Regulators in China have slapped ecommerce giant Alibaba with a $28 billion fine for violating anti-monopoly laws in the country, media reports said. It is the largest ever anti-monopoly fine slapped by Chinese regulators. The fine is just 4 percent of Alibaba’s revenue in 2019 and to about 12 percent of its fiscal 2020 net income.
During the fourth quarter of 2020, it was reported that Alibaba’s financial arm is planning the biggest initial public offering (IPO) in history, raising as much as $35 billion in a joint listing in Hong Kong and Shanghai.

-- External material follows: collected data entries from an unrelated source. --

**src/common/tcpc_defines.svh**
```systemverilog
`ifndef TCPC_DEFINES_SVH
`define TCPC_DEFINES_SVH

// Count loaded at every end of period
`define TCPC_RELOAD_VALUE 32'h00000001
// Count held after system reset
`define TCPC_RESET_COUNT 32'h00000000
// Largest prescale shift, a ratio of 4096
`define TCPC_PRES_MAX_SHIFT 4'hC
// Mode select codes
`define TCPC_CODE_COUNTER 3'h2
`define TCPC_CODE_PWM 3'h3
`define TCPC_CODE_CAPTURE 3'h4

`endif

```
**src/common/tcpc_pkg.sv**
```systemverilog
`include "tcpc_defines.svh"

package tcpc_pkg;

  // Mode select field encodings
  typedef enum logic [2:0] {
    TCPC_MODE_COUNTER = `TCPC_CODE_COUNTER,
    TCPC_MODE_PWM = `TCPC_CODE_PWM,
    TCPC_MODE_CAPTURE = `TCPC_CODE_CAPTURE
  } tcpc_mode_t;

  // Control settings held by software
  typedef struct packed {
    logic timerEnable;
    logic [2:0] modeSelect;
    logic [3:0] prescaleSelect;
    logic pinPolarity;
  } tcpc_cfg_t;

endpackage : tcpc_pkg

```
**src/core/tcpc_timer.sv**
```systemverilog
`include "tcpc_defines.svh"

// Notes on behaviour
// RULE1: Counter mode advances the count once per qualifying pin transition.
// RULE2: Counter mode counts rising or falling edges only, picked by polarity.
// RULE3: Counter mode ignores the prescaler; pin edges sampled on clk only.
// RULE4: The pin source keeps its edge rate at most a quarter of clk.
// RULE5: Counter mode reloads one and flags on the clk edge after match.
// RULE6: A software count affects only the first period; later ones start at 1.
// RULE7: PWM mode toggles the pin when count equals match value, keeps counting.
// RULE8: PWM mode at compare reloads one, toggles, flags and resumes counting.
// RULE9: Polarity zero: PWM starts low, high at match, low at compare.
// RULE10: Polarity one: PWM starts high, low at match, high at compare.
// RULE11: Software sets compare strictly above the match value in PWM mode.
// RULE12: Later PWM periods last compare value prescaled timer ticks.
// RULE13: PWM and capture count on the tick of clk divided by prescaler.
// RULE14: Capture copies count to match value, reloads one and flags.
// RULE15: Capture without edge reloads one at compare and flags, no copy.
// RULE16: Capture acts on the timer tick after the pin edge is seen.
// RULE17: Software disables the timer before changing any setting.
// RULE18: The flag clear strobe clears the period flag; every period end sets it.
// RULE19: Prescaler divides clk by 1 up to 4096, chosen by prescale field.
// RULE20: Reset leaves the count at zero, first period one tick longer.
// RULE21: Pin events are latched until the next timer tick uses them; only capture mode latches, counter mode counts edges on clk.
// RULE22: The pin passes two flip-flops, edges from current versus previous.
module tcpc_timer #(
  parameter int WIDTH = 32,
  parameter int PRES_W = 12
) (
  input wire logic clk, // 10 MHz clock
  input wire logic reset, // Synchronous, active high
  input wire tcpc_pkg::tcpc_cfg_t cfg, // Control settings
  input wire logic [WIDTH-1:0] compareValue, // Period end value
  input wire logic countWrite, // Count write strobe
  input wire logic [WIDTH-1:0] countWrData, // Count write data
  input wire logic matchWrite, // Match value write strobe
  input wire logic [WIDTH-1:0] matchWrData, // Match value write data
  input wire logic flagClear, // Period flag clear strobe
  input wire logic timerPinIn, // Timer pin level, asynchronous
  output logic [WIDTH-1:0] countValue, // Current count
  output logic [WIDTH-1:0] matchCaptureValue, // Match or captured count
  output logic periodEventFlag, // Sticky period end flag
  output logic timerPinOut, // Timer pin drive level
  output logic timerPinOe // Timer pin drive enable
);
  import tcpc_pkg::*;

  // ****************************************************
  // Pin synchroniser and edge detect
  // ****************************************************
  logic pinSync1_q, pinSync2_q, pinPrev_q;
  logic selEdge;

  // Two stages, then a history stage for edges
  always_ff @(posedge clk)
  begin
    if (reset)
    begin
      pinSync1_q <= 1'b0;
      pinSync2_q <= 1'b0;
      pinPrev_q <= 1'b0;
    end
    else
    begin
      pinSync1_q <= timerPinIn; // RULE22
      pinSync2_q <= pinSync1_q; // RULE22
      pinPrev_q <= pinSync2_q; // RULE22
    end
  end

  // Rising edge for polarity zero, falling for one
  assign selEdge = cfg.pinPolarity ? (pinPrev_q && !pinSync2_q)
                                   : (!pinPrev_q && pinSync2_q); // RULE2

  // ****************************************************
  // Prescaler
  // ****************************************************
  logic [PRES_W-1:0] presCnt_q, presCnt_d;
  logic [PRES_W-1:0] presLimit;
  logic [3:0] presShift;
  logic presTick;

  // Ratio is a power of two, clamped to 4096
  always_comb
  begin
    presShift = (cfg.prescaleSelect > `TCPC_PRES_MAX_SHIFT)
              ? `TCPC_PRES_MAX_SHIFT : cfg.prescaleSelect; // RULE19
    presLimit = ~({PRES_W{1'b1}} << presShift); // RULE19
    presTick = cfg.timerEnable && (presCnt_q == presLimit); // RULE13
    presCnt_d = presCnt_q + 1'b1;
    if (!cfg.timerEnable || presTick)
    begin
      presCnt_d = '0;
    end
  end

  // Prescale counter register
  always_ff @(posedge clk)
  begin
    if (reset)
    begin
      presCnt_q <= '0;
    end
    else
    begin
      presCnt_q <= presCnt_d;
    end
  end

  // ****************************************************
  // Counter, match, flag and pin output
  // ****************************************************
  logic [WIDTH-1:0] count_q, count_d;
  logic [WIDTH-1:0] match_q, match_d;
  logic flag_q, flag_d;
  logic pinOut_q, pinOut_d;
  logic edgePend_q, edgePend_d;
  logic running, atCompare, periodEnd;

  always_comb
  begin
    count_d = count_q;
    match_d = match_q;
    pinOut_d = pinOut_q;
    edgePend_d = edgePend_q;
    periodEnd = 1'b0;
    running = cfg.timerEnable;
    atCompare = (count_q == compareValue);
    if (!running)
    begin
      pinOut_d = cfg.pinPolarity; // RULE9 RULE10
      edgePend_d = 1'b0;
    end
    else
    begin
      unique case (cfg.modeSelect)
        TCPC_MODE_COUNTER:
        begin
          if (atCompare)
          begin
            count_d = `TCPC_RELOAD_VALUE; // RULE5 RULE6
            periodEnd = 1'b1; // RULE5
          end
          else if (selEdge)
          begin
            count_d = count_q + 1'b1; // RULE1 RULE3
          end
        end
        TCPC_MODE_PWM:
        begin
          if (presTick)
          begin
            if (atCompare)
            begin
              count_d = `TCPC_RELOAD_VALUE; // RULE8 RULE12
              pinOut_d = !pinOut_q; // RULE8
              periodEnd = 1'b1; // RULE8
            end
            else
            begin
              count_d = count_q + 1'b1; // RULE13
              if (count_q == match_q)
              begin
                pinOut_d = !pinOut_q; // RULE7
              end
            end
          end
        end
        TCPC_MODE_CAPTURE:
        begin
          if (presTick)
          begin
            edgePend_d = 1'b0;
            if (edgePend_q)
            begin
              match_d = count_q; // RULE14 RULE16
              count_d = `TCPC_RELOAD_VALUE; // RULE14
              periodEnd = 1'b1; // RULE14
            end
            else if (atCompare)
            begin
              count_d = `TCPC_RELOAD_VALUE; // RULE15
              periodEnd = 1'b1; // RULE15
            end
            else
            begin
              count_d = count_q + 1'b1; // RULE13
            end
          end
          // Edge seen on a tick cycle waits for the next tick
          if (selEdge)
          begin
            edgePend_d = 1'b1; // RULE21
          end
        end
        default:
        begin
          count_d = count_q;
        end
      endcase
    end
    if (countWrite)
    begin
      count_d = countWrData; // RULE6
    end
    if (matchWrite)
    begin
      match_d = matchWrData;
    end
    // Set wins over a clear in the same cycle
    flag_d = periodEnd || (flag_q && !flagClear); // RULE18
  end

  // State registers
  always_ff @(posedge clk)
  begin
    if (reset)
    begin
      count_q <= `TCPC_RESET_COUNT; // RULE20
      match_q <= '0;
      flag_q <= 1'b0;
      pinOut_q <= 1'b0;
      edgePend_q <= 1'b0;
    end
    else
    begin
      count_q <= count_d;
      match_q <= match_d;
      flag_q <= flag_d;
      pinOut_q <= pinOut_d;
      edgePend_q <= edgePend_d;
    end
  end

  assign countValue = count_q;
  assign matchCaptureValue = match_q;
  assign periodEventFlag = flag_q;
  assign timerPinOut = pinOut_q;
  assign timerPinOe = (cfg.modeSelect == TCPC_MODE_PWM);

  logic quiet;
  assign quiet = !countWrite && !matchWrite && cfg.timerEnable;
endmodule : tcpc_timer

```
**config.mk**
```make
export PLATFORM = sky130hd
export DESIGN_NAME = tcpc_timer
export DESIGN_NICKNAME = d
export VERILOG_FILES = /design/src/common/tcpc_pkg.sv /design/src/core/tcpc_timer.sv
export VERILOG_INCLUDE_DIRS = /design/src /design/src/common
export SDC_FILE = /design/constraint.sdc
export NUM_CORES = 1
export LEC_CHECK = 0
export BUFFER_PORTS_ARGS = -buffer_cell sky130_fd_sc_hd__buf_2
export CAP_MARGIN = 15
export CORE_MARGIN = 8
export CORE_UTILIZATION = 53
export CTS_BUF_LIST = sky130_fd_sc_hd__clkbuf_8
export DETAILED_ROUTE_END_ITERATION = 8
export PLACE_DENSITY = 0.83
export SETUP_SLACK_MARGIN = 0.15
export SLEW_MARGIN = 25
export SYNTH_ARGS = -nofsm -noshare
export SYNTH_HDL_FRONTEND = slang
export SYNTH_SLANG_ARGS = --single-unit
export TNS_END_PERCENT = 5
```
**constraint.sdc**
```tcl
create_clock -name clk -period 3.3 [get_ports clk]
set_input_delay 0.165 -clock clk [delete_from_list [all_inputs] [get_ports clk]]
set_output_delay 0.165 -clock clk [all_outputs]
set_load 0.01 [all_outputs]
```
==> results of run 1 <==
[final cells by class]
cell class	instances	area share, %
clock buffers	9	1.86
clock inverters	7	0.827
inverters	14	0.789
multi-input cells	500	51.6
flip-flops and latches	82	24.7
well taps	136	2.56
repair buffers	214	17.7
[cell usage in the layout, fill, tap and decap left out, types with 8 or more instances in the layout]
master and n:
a21oi_1 20, nor3_1 10, clkbuf_8 9, a211oi_1 39, xnor2_1 40, xor2_1 43
dfxtp_1 82, and4_1 8, a31oi_1 11, nor2_1 76, buf_2 177, mux2i_1 32
o21ai_0 20, nand2_1 26, inv_1 13, buf_4 35, nor4_1 16, and3_1 12
nand3_1 23, nand4_1 20, o211ai_1 9
[worst max-delay path, stage by stage, from the launching register on]
cell and delay, ns:
dfxtp_1 0.64, xnor2_1 0.18, nand4_1 0.16, nor4_1 0.73
a21o_1 0.64, inv_1 0.24, a21oi_1 0.18, o32ai_1 0.16
[power groups by stage]
stage               Sequential (W)  Clock [W]  Combinational, W
floorplan                  0.00114          0          0.000310
global placement           0.00113          0          0.000589
detailed placement         0.00113          0          0.000597
CTS                        0.00111   0.000705          0.000601
global route               0.00112   0.000746          0.000653
finish                     0.00111   0.000697          0.000610
[routing by layer]
layer	wire [um]	vias up
li1	-	2723
met1	8650	2737
met2	9580	373
met3	2220	63
met4	906	0
met5	0	-
[path summary, 6_finish.rpt]
kind	from	to	slack [ns]	depth (start not counted)
worst max-delay path	countValue[26]	countValue[23]	0.21	7
worst max register to register	countValue[26]	countValue[23]	0.21	7
worst min-delay path	timerPinIn	pinSync1_q	0.03	2
worst min register to register	pinSync1_q	pinSync2_q	0.46	1
[cell families after synthesis]
group                    Yosys count  synth area share (%)
AO/OA/AOI/OAI                    155                  21.3
XOR/XNOR                          83                  13.4
adder cells (fa/ha/maj)            2                 0.462
buffers and inverters             73                  6.36
flip-flops                        82                  30.3
multiplexers                      32                  5.92
AND/OR/NAND/NOR                  228                  22.2
[stage by stage]
stage               instance area (um2)  cells  total power (W)
floorplan                          5410    655          0.00145
global placement                   6460    945          0.00172
detailed placement                 6460    945          0.00173
CTS                                6650    962          0.00241
global route                       6660    962          0.00251
finish                             6660    962          0.00241
[repair_timing]
item	in CTS	in global routing
resized for setup	0	1
hold buffers	1	0
hold endpoints to repair	1	0
setup endpoints to repair	0	2
[registers in the layout (all words and copies together) (netlist names)]
| signal | flops |
|---|---|
| pinPrev_q | 1 |
| countValue | 32 |
| pinSync2_q | 1 |
| timerPinOut | 1 |
| matchCaptureValue | 32 |
| periodEventFlag | 1 |
| edgePend_q | 1 |
| pinSync1_q | 1 |
| presCnt_q | 12 |
==> results.cfg, run 1 <==
[global_routing]
grt_max_degree = 65
grt_pass1_vias = 5982
overflow = 0
use_met2_pct = 49.4
antenna_found_initial = 0
use_met3_pct = 7.34
grt_pass1_wl_um = 32600
gr-usage-all-layers_pct = 31.5
grtUsageMet1_pct = 39.6
top_usage_layer = met2

[synthesis]
synth_ff_type = dfxtp_1
synth_top_area_share_pct = 30.3
synth_commonest_cells = 82 x dfxtp_1, 76 x nor2_1, 44 x clkbuf_1
avgSynthCellArea_um2 = 8.26
syn_inst = 655
yosys_warnings = 0
yosys.cell_types.count = 67
syn_nets = 768
yosysSeqAreaShare_pct = 30.3
ys_ff_latch = 82
synth_edf_count = 0
syn-cell-area_mm2 = 0.00541
async_flop_share_pct = 0
synth_top_cells_by_area = dfxtp_1 30%, xor2_1 7.0%, xnor2_1 6.5%, mux2i_1 5.9%, a211oi_1 5.4%
synth.most_common_cell = dfxtp_1
yosysTopAreaCell = dfxtp_1

[sta]
fin_skew_ns = 0.0140
setup_ws_ns = 0.210
post-route-min-period_ns = 3.09
finalCritPeriodShare_pct = 93.6
rsz0062_at_grt = true
finalSetupTns_ns = 0
tightest_slew_ns = 0.972
slew_headroom_pct = 35.1
report.final.slew_viol_count = 0
hold-worst-slack_ns = 0.0295
fmax_mhz = 324
hold_violations = 0
setup_viol = 0

[pwr]
combPwrFrac_pct = 25.3
power.density_mw_per_mm2 = 363
clock_power_share_pct = 28.9
switching_share_pct = 34.5
irDropWorstVdd_uv = 237
power.switching_w = 0.000832
p_leak_nw = 2.79
p_seq_share_pct = 45.9
p_int_w = 0.00158

[finish]
seq_area_mm2 = 0.00164
postLayoutCoreUtil_pct = 65.7
n_antenna_cell = 0
multiInputGateArea_mm2 = 0.00343
drive_above_1_share_pct = 29.5
nets = 934
n_fill_cell = 872
syn2layout_area_growth_pct = 23.0

[routing]
drt_iter0_drc = 609
dr_total_vias = 5896
post_drt_wl_per_cell_um = 22.2
finalWirelength_um = 21400
drc = 0
avgViaCountPerCell = 6.13
dr.pass1.iters = 7
drt.antenna.violating_nets = 0

[floorplan]
rows = 37
die_y_um = 117
start_util_pct = 53.4
die_area_mm2 = 0.0137
core-area_mm2 = 0.0101
die-width_um = 117
io_pins = 178

[cts]
clk_latency_ns = 0.36
numCtsBuffers = 9
cts_tree = yes
clock_sinks = 82
postCtsSetupBuffers = 0
path_clk_slew_ns = 0.10
cts-root-buf = clkbuf_8
clk_path_buf_depth = 2
h-tree-depth = 3

[critical_path]
required_ns = 3.49
critical_path_arrival_ns = 3.28
end_kind = register
critPathKind = reg -> reg
crit_fanout = 18
critPathLaunchType = register

[placed_design]
place_ws_ns = 0.258
dp_hpwl_um = 16400
io_buffers = 177
gp_congestion = 0.982

[hold_path]
hold_path_class = in -> reg

[run_status]
run_status = finished, final reports clean

[run]
cap_violations = 0
(Power assumes the default switching activity.)
==> inputs of run 2 (changes only) <==
==> constraint.sdc (replaced) <==
create_clock -name clk -period 3.3 [get_ports clk]
set_input_delay 0.33 -clock clk [delete_from_list [all_inputs] [get_ports clk]]
set_output_delay 0.33 -clock clk [all_outputs]
set_load 0.01 [all_outputs]
==> run 2 against run 1 <==
Clock power up 6.9%. Utilization up 0.52 points. Worst hold slack better by 0.13 ns. Largest power group unchanged. Highest routed layer unchanged.
==> results.cfg, run 2 (same netlist as run 1, synthesis figures left out) <==
[routing]
drt.antenna.violating_nets = 0
finalWirelength_um = 21400
dr.pass1.iters = 5
drt_iter0_drc = 612
drc = 0
avgViaCountPerCell = 6.21
dr_total_vias = 6009
post_drt_wl_per_cell_um = 22.1

[finish]
postLayoutCoreUtil_pct = 66.2
layout_commonest_cell = buf_2
drive_above_1_share_pct = 30.2
final_cell_mix = 177 x buf_2, 82 x dfxtp_1, 76 x nor2_1
stdcell_count = 968
nets = 941
n_fill_cell = 880
syn2layout_area_growth_pct = 24.0
n_antenna_cell = 0

[sta]
hold_violations = 0
tightest_slew_ns = 0.963
finalSetupTns_ns = 0
fin_skew_ns = 0.0159
finalCritPeriodShare_pct = 88.9
post-route-min-period_ns = 2.93
setup_ws_ns = 0.366
setup_viol = 0
report.final.slew_viol_count = 0
rsz0062_at_grt = false
slew_headroom_pct = 35.7
fmax_mhz = 341

[placed_design]
gp_congestion = 1.01
io_buffers = 177
dp_hpwl_um = 16900
dp_cells = 953
place_ws_ns = 0.433

[floorplan]
start_util_pct = 53.4
die_area_mm2 = 0.0137
rows = 37
io_pins = 178
core-area_mm2 = 0.0101
die-width_um = 117
die_y_um = 117

[critical_path]
r2r_cells = 7
reg2reg_slack_ns = 0.37
cp_num_buf_inv = 0
setup.worst_path.end = countValue[15]
crit_fanout = 22
critPathKind = reg -> reg
end_kind = register
r2r-start = countValue[21]
critPathSlowestCell = or4_1
crit_start = countValue[21]
path_depth = 7
crit_chain = xnor2_1 > nand4_1 > or4_1 > o21ai_1 > a31o_2 > a21oi_1 > a311oi_1
rr_endpoint = countValue[15]
crit_family = compound AO/OA/AOI/OAI gates
critPathLaunchType = register
critical_path_arrival_ns = 3.17
slowest_delay_ns = 0.66
required_ns = 3.54

[global_routing]
grt_pass1_wl_um = 31800
grt_max_degree = 65
overflow = 0
gr-usage-all-layers_pct = 30.7
grt_pass1_vias = 5749
antenna_found_initial = 0

[pwr]
p_leak_nw = 2.83
finalPower_w = 0.00247
power.density_mw_per_mm2 = 368
irDropWorstVdd_uv = 269

[cts]
ctsHoldBuffers = 0
clk_path_buf_depth = 2
cts_tree = yes
numCtsBuffers = 9
cts-root-buf = clkbuf_8
clock_sinks = 82
clk_latency_ns = 0.37
cts_resized = 0
path_clk_slew_ns = 0.10
postCtsSetupBuffers = 0
h-tree-depth = 3

[run_status]
run_status = finished, final reports clean

[run]
cap_violations = 0

[hold_path]
hold_path_class = in -> reg
run 2: layout make-up:
cell class	count	area (um2)	area share (%)
Tap cell	136	170	2.54
Multi-Input combinational cell	500	3430	51.1
Sequential cell	82	1640	24.5
Timing Repair Buffer	221	1230	18.3
Clock inverter	6	66.3	0.988
Clock buffer	9	124	1.85
Inverter	14	52.6	0.783
run 2: how the worst min path moves through the flow:
stage          cells after the start              end        from  slack, ns
2_1_floorplan                      1       pinSync2_q  pinSync1_q       0.41
6_report                           2  periodEventFlag   flagClear       0.16
3_5_place_dp                       1       pinSync2_q  pinSync1_q       0.43
4_1_cts                            2  periodEventFlag   flagClear       0.15
3_3_place_gp                       1       pinSync2_q  pinSync1_q       0.43
5_1_grt                            2  periodEventFlag   flagClear       0.16
run 2: power breakdown:
part | switching, W | internal [W]
Combinational | 0.000360 | 0.000258
Sequential | 0.0000582 | 0.00105
Clock | 0.000398 | 0.000347
run 2: worst reg2reg max path, stage by stage, from the launching register on:
cell and delay [ns]:
dfxtp_1 0.47, xnor2_1 0.18, nand4_1 0.17, or4_1 0.66
o21ai_1 0.34, a31o_2 0.51, a21oi_1 0.13, a311oi_1 0.34
run 2: metrics by stage:
step	area, um2	hold slack (ns)
after floorplan	5410	0.414
after global placement	6520	0.427
after detailed placement	6520	0.430
after CTS	6710	0.152
final	6710	0.159
after global routing	6710	0.165
run 2: metal layers:
layer	wire length, um	vias up	GRT usage [%]
met3	2170	69	6.00
li1	-	2734	-
met2	9840	387	48.1
met1	8640	2819	40.3
met4	778	0	13.5
met5	0	-	0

However, Alibaba soon made headlines when it was reported that China had launched an antitrust investigation into Alibaba.
In this regard, Eric Schiffer, chief executive at private equity firm The Patriarch Organization, told the media, “This no longer looks to be a pure-play fintech but rather a fintech hybrid, with technology that enables communication and transactions overseen by traditional banking rules. The pure-play fintech is out the window – that’s dead and buried.”
Alibaba plans to raise up at least to $5 billion through the sale of US-denominated bonds in January. It was also reported that the company could raise up to $8 billion in the bond sale which also depends on investors’ interest.
The proceeds from the fundraising were to be used for its general corporate expenditure. The company’s plan to sell the bond comes around the time when it was facing challenges over antitrust issues. During that period, the company also confirmed that it received a notification from the State Administration for Market Regulation.